More and more the shops begin to assume a Christmas like appearance.
Miss Mattie Clements returned last week from a pleasant visit to Greensboro.
Misses Daisy and Marie Williams of Littleton spent a few days in Henderson this week as guests of Mrs. J. B. Pearce.
Low rate return tickets are now on sale to Charleston, account of the South Carolina Interstate and West Indian Exposition.
Mrs. B.H. Burroughs left Saturday for Savannah, Ga., and after staying awhile there she will go to Florida expecting to be away some time.
Mrs. Leila Newcomb Riggsby and infant daughter returned to Durham Saturday after a 10 days visit to the family of Mr. Andrew P. Newcomb, her brother.
Mrs. Walter B. Burwell left Tuesday to visit relatives in Memphis, Tenn. Mr. Burwell will join her about Christmas, and on their return they will visit the Charleston Exposition.
Rev. John E. Wool of Oxford will preach in the Presbyterian church here Sunday. Mr. Wool is a good speaker and a young gentleman of engaging manner and agreeable personality.
H. Nutrizio is going to quit business in Henderson and go elsewhere. To close out he will offer astonishing bargains in shoes—men’s, women’s and children’s—from now until the first of January.
Hon. Jas. R. Young was here for a short while Monday. He informed us his little daughter Annie who has been sick with scarlet fever is about well again. Mr. Young returned to Raleigh on the evening train.

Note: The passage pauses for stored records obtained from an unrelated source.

Context: an optimization exercise on an open-source flow, tuned for small area. The choices shown serve that exercise and are no tape-out recipe. RTL that was checked went through simulation tests only; none was proved equivalent to the original. Function not checked in runs 2 to 5: the RTL went through the layout flow alone. Power and IR drop assume default switching activity.

==> design/flow/design.v <==
module btu (
    input  wire        clk,
    input  wire        rst,
    input  wire        req_valid,
    input  wire [4:0]  op,
    input  wire [31:0] a,
    input  wire [31:0] b,
    input  wire [31:0] c,
    output wire        resp_valid,
    output reg  [31:0] r
);
    integer i;
    function [1:0] fa;
        input x, y, z;
        fa = {(x & y) | (x & z) | (y & z), x ^ y ^ z};
    endfunction
    wire o4 = op[4];
    wire [3:0] ol = op[3:0];
    wire op_bcompl   = ~o4 & (ol == 4'h0);
    wire op_sign     = ~o4 & (ol == 4'h1);
    wire op_abs      = ~o4 & (ol == 4'h2);
    wire op_min      = ~o4 & (ol == 4'h3);
    wire op_max      = ~o4 & (ol == 4'h4);
    wire op_ispow2   = ~o4 & (ol == 4'h5);
    wire op_log2     = ~o4 & (ol == 4'h6);
    wire op_log10    = ~o4 & (ol == 4'h7);
    wire op_popcnt   = ~o4 & (ol == 4'h8);
    wire op_ctz      = ~o4 & (ol == 4'h9);
    wire op_nextpow2 = ~o4 & (ol == 4'hA);
    wire op_prevpow2 = ~o4 & (ol == 4'hB);
    wire op_parity   = ~o4 & (ol == 4'hC);
    wire op_bitrev   = ~o4 & (ol == 4'hD);
    wire op_ilv2     = ~o4 & (ol == 4'hE);
    wire op_dilv2    = ~o4 & (ol == 4'hF);
    wire op_ilv3     =  o4 & (op[1:0] == 2'd0);
    wire op_dilv3    =  o4 & (op[1:0] == 2'd1);
    wire op_nextcomb =  o4 & op[1];
    reg [31:0] P, F, G;
    always @(*) begin
        P[0] = a[0];
        for (i = 1; i < 32; i = i + 1) P[i] = P[i-1] | a[i];
        F[31] = a[31];
        for (i = 30; i >= 0; i = i - 1) F[i] = F[i+1] | a[i];
        G[0] = 1'b1;
        for (i = 1; i < 32; i = i + 1) G[i] = G[i-1] & (a[i] | ~P[i-1]);
    end
    wire        nz  = P[31];
    wire [31:0] Pm  = {P[30:0], 1'b0};
    wire [31:0] pp2 = F & ~{1'b0, F[31:1]};      
    reg [31:0] x;
    always @(*) begin
        if (op_ctz)                x = ~P;
        else if (op_log2)          x = {1'b0, F[31:1]};
        else if (op_nextcomb)      x = G & Pm;
        else                       x = a;
    end
    wire [9:0] s0, c0;
    genvar gi;
    generate
        for (gi = 0; gi < 10; gi = gi + 1) begin : w1
            assign {c0[gi], s0[gi]} = fa(x[3*gi], x[3*gi+1], x[3*gi+2]);
        end
    endgenerate
    wire [3:0] s1, c1;
    assign {c1[0], s1[0]} = fa(s0[0], s0[1], s0[2]);
    assign {c1[1], s1[1]} = fa(s0[3], s0[4], s0[5]);
    assign {c1[2], s1[2]} = fa(s0[6], s0[7], s0[8]);
    assign {c1[3], s1[3]} = fa(s0[9], x[30], x[31]);
    wire s2, c2, s3, c3;
    assign {c2, s2} = fa(s1[0], s1[1], s1[2]);
    assign {c3, s3} = fa(s2, s1[3], 1'b0);
    wire [15:0] w2 = {c3, c2, c1, c0};
    wire [4:0] t0, d0;
    generate
        for (gi = 0; gi < 5; gi = gi + 1) begin : w2a
            assign {d0[gi], t0[gi]} = fa(w2[3*gi], w2[3*gi+1], w2[3*gi+2]);
        end
    endgenerate
    wire [1:0] t1, d1;
    assign {d1[0], t1[0]} = fa(t0[0], t0[1], t0[2]);
    assign {d1[1], t1[1]} = fa(t0[3], t0[4], w2[15]);
    wire t2, d2;
    assign {d2, t2} = fa(t1[0], t1[1], 1'b0);
    wire [7:0] w4 = {d2, d1, d0};
    wire [1:0] u0, e0;
    assign {e0[0], u0[0]} = fa(w4[0], w4[1], w4[2]);
    assign {e0[1], u0[1]} = fa(w4[3], w4[4], w4[5]);
    wire u1, e1, u2, e2;
    assign {e1, u1} = fa(u0[0], u0[1], w4[6]);
    assign {e2, u2} = fa(u1, w4[7], 1'b0);
    wire v0, f0, v1, f1;
    assign {f0, v0} = fa(e0[0], e0[1], e1);
    assign {f1, v1} = fa(v0, e2, 1'b0);
    wire [5:0] pc = {f0 & f1, f0 ^ f1, v1, u2, t2, s3};
    wire ispow2 = (pc == 6'd1);
    function ge_const;           
        input [31:0] av;
        input [31:0] kv;
        input integer top;
        integer j;
        reg g;
        begin
            g = 1'b1;
            for (j = 0; j < top; j = j + 1)
                g = kv[j] ? (av[j] & g) : (av[j] | g);
            ge_const = g;
        end
    endfunction
    wire [9:1] ge;
    assign ge[1] = ~a[31] & (F[4]  | a[3]  & ge_const(a, 32'd10,         3));
    assign ge[2] = ~a[31] & (F[7]  | a[6]  & ge_const(a, 32'd100,        6));
    assign ge[3] = ~a[31] & (F[10] | a[9]  & ge_const(a, 32'd1000,       9));
    assign ge[4] = ~a[31] & (F[14] | a[13] & ge_const(a, 32'd10000,      13));
    assign ge[5] = ~a[31] & (F[17] | a[16] & ge_const(a, 32'd100000,     16));
    assign ge[6] = ~a[31] & (F[20] | a[19] & ge_const(a, 32'd1000000,    19));
    assign ge[7] = ~a[31] & (F[24] | a[23] & ge_const(a, 32'd10000000,   23));
    assign ge[8] = ~a[31] & (F[27] | a[26] & ge_const(a, 32'd100000000,  26));
    assign ge[9] = ~a[31] & (F[30] | a[29] & ge_const(a, 32'd1000000000, 29));
    wire [3:0] log10_v;
    assign log10_v[3] = ge[8];
    assign log10_v[2] = ge[4] & ~ge[8];
    assign log10_v[1] = ge[2] & ~ge[4] | ge[6] & ~ge[8];
    assign log10_v[0] = ge[1] & ~ge[2] | ge[3] & ~ge[4] | ge[5] & ~ge[6] |
                        ge[7] & ~ge[8] | ge[9];
    wire a_msb_only = a[31] & ~P[30];
    reg [31:0] thermo;
    always @(*) begin
        for (i = 0; i < 32; i = i + 1)
            thermo[i] = (i < pc[4:0]) | (~nz & (i != 31)) | a_msb_only;
    end
    wire [31:0] r_nextcomb = (~G & (a | {G[30:0], 1'b1})) | thermo;
    reg lt;
    always @(*) begin
        lt = 1'b0;
        for (i = 0; i < 31; i = i + 1)
            lt = (~a[i] & b[i]) | (~a[i] & lt) | (b[i] & lt);
        lt = (a[31] & ~b[31]) | (a[31] & lt) | (~b[31] & lt);
    end
    wire pick_b = op_min ? ~lt : lt;
    wire [4:0] sh = b[4:0];
    reg  [3:0] q3;
    reg  [1:0] r3;
    always @(*) begin
        q3 = sh / 3;
        r3 = sh % 3;
    end
    reg [15:0] dv;
    reg [3:0]  dq;
    always @(*) begin
        dv = 16'd0;
        if (op_dilv3) begin
            dq = q3;
            for (i = 0; i < 11; i = i + 1) begin
                if (r3 == 2'd0)      dv[i] = a[3*i];
                else if (r3 == 2'd1) dv[i] = a[3*i+1];
                else                 dv[i] = (i < 10) ? a[3*i+2] : 1'b0;
            end
        end else begin
            dq = sh[4:1];
            for (i = 0; i < 16; i = i + 1)
                dv[i] = sh[0] ? a[2*i+1] : a[2*i];
        end
    end
    wire [15:0] dsh = dv >> dq;
    wire [31:0] r_dilv = {16'd0, dsh[15:10] & {6{~op_dilv3}}, dsh[9:0]};
    reg [31:0] r_ilv2, r_ilv3, r_bitrev;
    always @(*) begin
        r_ilv3 = 32'd0;
        for (i = 0; i < 16; i = i + 1) begin
            r_ilv2[2*i]     = a[i];
            r_ilv2[2*i + 1] = b[i];
        end
        for (i = 0; i < 10; i = i + 1) begin
            r_ilv3[3*i]     = a[i];
            r_ilv3[3*i + 1] = b[i];
            r_ilv3[3*i + 2] = c[i];
        end
        for (i = 0; i < 32; i = i + 1) r_bitrev[i] = a[31-i];
    end
    wire [31:0] m_abs = Pm & {32{a[31]}};
    wire [31:0] r_np2 = ispow2 ? a : {pp2[30:0], ~nz};
    wire [31:0] result =
          ({32{op_bcompl}}   & ~a)
        | ({32{op_sign}}     & {{31{a[31]}}, nz})
        | ({32{op_abs}}      & (a ^ m_abs))
        | ({32{(op_min | op_max) & ~pick_b}} & a)
        | ({32{(op_min | op_max) &  pick_b}} & b)
        | ({32{op_ispow2}}   & {31'd0, ispow2})
        | ({32{op_log2 | op_popcnt | op_ctz}} & {26'd0, pc})
        | ({32{op_log10}}    & {28'd0, log10_v})
        | ({32{op_nextpow2}} & r_np2)
        | ({32{op_prevpow2}} & pp2)
        | ({32{op_parity}}   & {31'd0, pc[0]})
        | ({32{op_bitrev}}   & r_bitrev)
        | ({32{op_ilv2}}     & r_ilv2)
        | ({32{op_dilv2 | op_dilv3}} & r_dilv)
        | ({32{op_ilv3}}     & r_ilv3)
        | ({32{op_nextcomb}} & r_nextcomb);
    reg valid_q;
    always @(posedge clk) begin
        if (rst)
            valid_q <= 1'b0;
        else
            valid_q <= req_valid;
        r <= result;
    end
    assign resp_valid = valid_q & ~rst;
endmodule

The advance in cotton this week as a result of the Government’s report indicating a short crop livened up things somewhere. Those who had sold wished they hadn’t and those who held were congratulating themselves.
The man who cannot buy a horse these days certainly cannot charge it to a lack of opportunity. There are plenty for sale with some variety in quality but very little as to condition. Mostly mortgage stock taken in for debt and offered at public auction.
Mr. Henry Buchan has returned from Ecquador where he has been with a large railroad contracting company since the first of the year. Did not like the country and threw up his job. He landed in New York Nov. 19th, having been 21 days on the voyage, and is now in Canada.
Prof. Alderman is lamenting the loss of his cane. It was one he prized very highly having had it upwards of 20 years. It is a hickory stick with crooked handle and has his initials ‘J.T.A.” cut on the end. Probably left it somewhere about town and will thank finder for returning same to him.